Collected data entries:
<file path="src/rtl/cordic_pkg.sv">
// Shared constants and types for the CORDIC result path.
package cordic_pkg;

    localparam int WORD_W = 48;
    localparam int TAG_W  = 16;
    localparam int VAL_W  = 32;

    localparam logic [TAG_W-1:0] TAG_SIN  = 16'h000a;
    localparam logic [TAG_W-1:0] TAG_TAN  = 16'h000b;
    localparam logic [TAG_W-1:0] TAG_COS  = 16'h000c;
    localparam logic [TAG_W-1:0] TAG_SQRT = 16'h000d;
    localparam logic [TAG_W-1:0] TAG_EXP  = 16'h000e;
    localparam logic [TAG_W-1:0] TAG_LN   = 16'h000f;

    // Serializer states: waiting for a word, or streaming bytes.
    typedef enum logic {
        S_IDLE = 1'b0,
        S_SEND = 1'b1
    } ser_state_t;

endpackage

</file>
<file path="src/rtl/result_fifo.sv">
// Circular-buffer FIFO with registered level/full/empty and drop detect.
// A push is accepted while full only if a pop happens in the same cycle.
module result_fifo #(
    parameter int WIDTH = 48,
    parameter int DEPTH = 8
) (
    input  logic                     clk,
    input  logic                     reset,
    input  logic                     i_wr_en,
    input  logic [WIDTH-1:0]         i_wr_data,
    input  logic                     i_pop,
    output logic [WIDTH-1:0]         o_rd_data,
    output logic [$clog2(DEPTH):0]   o_level,
    output logic                     o_full,
    output logic                     o_empty,
    output logic                     o_drop
);

    localparam int AW = $clog2(DEPTH);
    localparam int LW = AW + 1;

    logic [WIDTH-1:0] r_mem [DEPTH];
    logic [AW-1:0]    r_wr_ptr;
    logic [AW-1:0]    r_rd_ptr;
    logic [LW-1:0]    r_level;
    logic             r_full;
    logic             r_empty;

    logic             w_push;
    logic [LW-1:0]    w_level_next;

    assign w_push    = i_wr_en && (!r_full || i_pop);
    assign o_drop    = i_wr_en && r_full && !i_pop;
    assign o_rd_data = r_mem[r_rd_ptr];
    assign o_level   = r_level;
    assign o_full    = r_full;
    assign o_empty   = r_empty;

    // Next occupancy: simultaneous push and pop leaves the level unchanged.
    always_comb begin
        w_level_next = r_level;
        if (w_push && !i_pop) begin
            w_level_next = r_level + LW'(1);
        end else if (!w_push && i_pop) begin
            w_level_next = r_level - LW'(1);
        end
    end

    // Pointers, level and status flags.
    always_ff @(posedge clk or posedge reset) begin
        if (reset) begin
            r_wr_ptr <= '0;
            r_rd_ptr <= '0;
            r_level  <= '0;
            r_full   <= 1'b0;
            r_empty  <= 1'b1;
        end else begin
            if (w_push) begin
                r_wr_ptr <= r_wr_ptr + AW'(1);
            end
            if (i_pop) begin
                r_rd_ptr <= r_rd_ptr + AW'(1);
            end
            r_level <= w_level_next;
            r_full  <= (w_level_next == LW'(DEPTH));
            r_empty <= (w_level_next == '0);
        end
    end

    // Storage array; contents need no reset since the pointers gate reads.
    always_ff @(posedge clk) begin
        if (w_push) begin
            r_mem[r_wr_ptr] <= i_wr_data;
        end
    end

endmodule

</file>
<file path="src/rtl/cordic_result_serializer.sv">
// Buffers 48-bit tagged CORDIC results and streams them out MSB-first as
// six bytes per word on a valid/ready byte interface, flagging dropped words.
module cordic_result_serializer
    import cordic_pkg::*;
#(
    parameter int DEPTH = 8
) (
    input  logic                     clk,
    input  logic                     reset,
    input  logic                     in_wr_en,
    input  logic [WORD_W-1:0]        in_wr_data,
    output logic [7:0]               out_data,
    output logic                     out_valid,
    input  logic                     out_ready,
    output logic [$clog2(DEPTH):0]   fifo_level,
    output logic                     fifo_full,
    output logic                     overflow,
    input  logic                     ovf_clr
);

    ser_state_t        r_state;
    ser_state_t        w_state_next;
    logic [WORD_W-1:0] r_shift;
    logic [WORD_W-1:0] w_shift_next;
    logic [2:0]        r_idx;
    logic [2:0]        w_idx_next;
    logic              r_overflow;

    logic              w_pop;
    logic              w_xfer;
    logic [WORD_W-1:0] w_head;
    logic              w_empty;
    logic              w_drop;

    result_fifo #(
        .WIDTH (WORD_W),
        .DEPTH (DEPTH)
    ) u_fifo (
        .clk       (clk),
        .reset     (reset),
        .i_wr_en   (in_wr_en),
        .i_wr_data (in_wr_data),
        .i_pop     (w_pop),
        .o_rd_data (w_head),
        .o_level   (fifo_level),
        .o_full    (fifo_full),
        .o_empty   (w_empty),
        .o_drop    (w_drop)
    );

    assign w_xfer    = (r_state == S_SEND) && out_ready;
    assign out_valid = (r_state == S_SEND);
    assign out_data  = r_shift[WORD_W-1 -: 8];
    assign overflow  = r_overflow;

    // Next-state logic: load a word when idle, shift on each accepted byte,
    // and chain straight into the next word after the sixth byte.
    always_comb begin
        w_state_next = r_state;
        w_shift_next = r_shift;
        w_idx_next   = r_idx;
        w_pop        = 1'b0;
        case (r_state)
            S_IDLE: begin
                if (!w_empty) begin
                    w_pop        = 1'b1;
                    w_shift_next = w_head;
                    w_idx_next   = '0;
                    w_state_next = S_SEND;
                end
            end
            S_SEND: begin
                if (w_xfer) begin
                    if (r_idx < 3'd5) begin
                        w_shift_next = {r_shift[WORD_W-9:0], 8'h00};
                        w_idx_next   = r_idx + 3'd1;
                    end else if (!w_empty) begin
                        w_pop        = 1'b1;
                        w_shift_next = w_head;
                        w_idx_next   = '0;
                    end else begin
                        w_state_next = S_IDLE;
                    end
                end
            end
            default: w_state_next = S_IDLE;
        endcase
    end

    // Serializer state, shift register and byte index.
    always_ff @(posedge clk or posedge reset) begin
        if (reset) begin
            r_state <= S_IDLE;
            r_shift <= '0;
            r_idx   <= '0;
        end else begin
            r_state <= w_state_next;
            r_shift <= w_shift_next;
            r_idx   <= w_idx_next;
        end
    end

    // Sticky overflow flag; a drop in the same cycle as a clear wins.
    always_ff @(posedge clk or posedge reset) begin
        if (reset) begin
            r_overflow <= 1'b0;
        end else if (w_drop) begin
            r_overflow <= 1'b1;
        end else if (ovf_clr) begin
            r_overflow <= 1'b0;
        end
    end

endmodule

</file>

- _Task description_: Retype the data in full, exactly.

- _Your solution_:
<file path="src/rtl/cordic_pkg.sv">
// Shared constants and types for the CORDIC result path.
package cordic_pkg;

    localparam int WORD_W = 48;
    localparam int TAG_W  = 16;
    localparam int VAL_W  = 32;

    localparam logic [TAG_W-1:0] TAG_SIN  = 16'h000a;
    localparam logic [TAG_W-1:0] TAG_TAN  = 16'h000b;
    localparam logic [TAG_W-1:0] TAG_COS  = 16'h000c;
    localparam logic [TAG_W-1:0] TAG_SQRT = 16'h000d;
    localparam logic [TAG_W-1:0] TAG_EXP  = 16'h000e;
    localparam logic [TAG_W-1:0] TAG_LN   = 16'h000f;

    // Serializer states: waiting for a word, or streaming bytes.
    typedef enum logic {
        S_IDLE = 1'b0,
        S_SEND = 1'b1
    } ser_state_t;

endpackage

</file>
<file path="src/rtl/result_fifo.sv">
// Circular-buffer FIFO with registered level/full/empty and drop detect.
// A push is accepted while full only if a pop happens in the same cycle.
module result_fifo #(
    parameter int WIDTH = 48,
    parameter int DEPTH = 8
) (
    input  logic                     clk,
    input  logic                     reset,
    input  logic                     i_wr_en,
    input  logic [WIDTH-1:0]         i_wr_data,
    input  logic                     i_pop,
    output logic [WIDTH-1:0]         o_rd_data,
    output logic [$clog2(DEPTH):0]   o_level,
    output logic                     o_full,
    output logic                     o_empty,
    output logic                     o_drop
);

    localparam int AW = $clog2(DEPTH);
    localparam int LW = AW + 1;

    logic [WIDTH-1:0] r_mem [DEPTH];
    logic [AW-1:0]    r_wr_ptr;
    logic [AW-1:0]    r_rd_ptr;
    logic [LW-1:0]    r_level;
    logic             r_full;
    logic             r_empty;

    logic             w_push;
    logic [LW-1:0]    w_level_next;

    assign w_push    = i_wr_en && (!r_full || i_pop);
    assign o_drop    = i_wr_en && r_full && !i_pop;
    assign o_rd_data = r_mem[r_rd_ptr];
    assign o_level   = r_level;
    assign o_full    = r_full;
    assign o_empty   = r_empty;

    // Next occupancy: simultaneous push and pop leaves the level unchanged.
    always_comb begin
        w_level_next = r_level;
        if (w_push && !i_pop) begin
            w_level_next = r_level + LW'(1);
        end else if (!w_push && i_pop) begin
            w_level_next = r_level - LW'(1);
        end
    end

    // Pointers, level and status flags.
    always_ff @(posedge clk or posedge reset) begin
        if (reset) begin
            r_wr_ptr <= '0;
            r_rd_ptr <= '0;
            r_level  <= '0;
            r_full   <= 1'b0;
            r_empty  <= 1'b1;
        end else begin
            if (w_push) begin
                r_wr_ptr <= r_wr_ptr + AW'(1);
            end
            if (i_pop) begin
                r_rd_ptr <= r_rd_ptr + AW'(1);
            end
            r_level <= w_level_next;
            r_full  <= (w_level_next == LW'(DEPTH));
            r_empty <= (w_level_next == '0);
        end
    end

    // Storage array; contents need no reset since the pointers gate reads.
    always_ff @(posedge clk) begin
        if (w_push) begin
            r_mem[r_wr_ptr] <= i_wr_data;
        end
    end

endmodule

</file>
<file path="src/rtl/cordic_result_serializer.sv">
// Buffers 48-bit tagged CORDIC results and streams them out MSB-first as
// six bytes per word on a valid/ready byte interface, flagging dropped words.
module cordic_result_serializer
    import cordic_pkg::*;
#(
    parameter int DEPTH = 8
) (
    input  logic                     clk,
    input  logic                     reset,
    input  logic                     in_wr_en,
    input  logic [WORD_W-1:0]        in_wr_data,
    output logic [7:0]               out_data,
    output logic                     out_valid,
    input  logic                     out_ready,
    output logic [$clog2(DEPTH):0]   fifo_level,
    output logic                     fifo_full,
    output logic                     overflow,
    input  logic                     ovf_clr
);

    ser_state_t        r_state;
    ser_state_t        w_state_next;
    logic [WORD_W-1:0] r_shift;
    logic [WORD_W-1:0] w_shift_next;
    logic [2:0]        r_idx;
    logic [2:0]        w_idx_next;
    logic              r_overflow;

    logic              w_pop;
    logic              w_xfer;
    logic [WORD_W-1:0] w_head;
    logic              w_empty;
    logic              w_drop;

    result_fifo #(
        .WIDTH (WORD_W),
        .DEPTH (DEPTH)
    ) u_fifo (
        .clk       (clk),
        .reset     (reset),
        .i_wr_en   (in_wr_en),
        .i_wr_data (in_wr_data),
        .i_pop     (w_pop),
        .o_rd_data (w_head),
        .o_level   (fifo_level),
        .o_full    (fifo_full),
        .o_empty   (w_empty),
        .o_drop    (w_drop)
    );

    assign w_xfer    = (r_state == S_SEND) && out_ready;
    assign out_valid = (r_state == S_SEND);
    assign out_data  = r_shift[WORD_W-1 -: 8];
    assign overflow  = r_overflow;

    // Next-state logic: load a word when idle, shift on each accepted byte,
    // and chain straight into the next word after the sixth byte.
    always_comb begin
        w_state_next = r_state;
        w_shift_next = r_shift;
        w_idx_next   = r_idx;
        w_pop        = 1'b0;
        case (r_state)
            S_IDLE: begin
                if (!w_empty) begin
                    w_pop        = 1'b1;
                    w_shift_next = w_head;
                    w_idx_next   = '0;
                    w_state_next = S_SEND;
                end
            end
            S_SEND: begin
                if (w_xfer) begin
                    if (r_idx < 3'd5) begin
                        w_shift_next = {r_shift[WORD_W-9:0], 8'h00};
                        w_idx_next   = r_idx + 3'd1;
                    end else if (!w_empty) begin
                        w_pop        = 1'b1;
                        w_shift_next = w_head;
                        w_idx_next   = '0;
                    end else begin
                        w_state_next = S_IDLE;
                    end
                end
            end
            default: w_state_next = S_IDLE;
        endcase
    end

    // Serializer state, shift register and byte index.
    always_ff @(posedge clk or posedge reset) begin
        if (reset) begin
            r_state <= S_IDLE;
            r_shift <= '0;
            r_idx   <= '0;
        end else begin
            r_state <= w_state_next;
            r_shift <= w_shift_next;
            r_idx   <= w_idx_next;
        end
    end

    // Sticky overflow flag; a drop in the same cycle as a clear wins.
    always_ff @(posedge clk or posedge reset) begin
        if (reset) begin
            r_overflow <= 1'b0;
        end else if (w_drop) begin
            r_overflow <= 1'b1;
        end else if (ovf_clr) begin
            r_overflow <= 1'b0;
        end
    end

endmodule

</file>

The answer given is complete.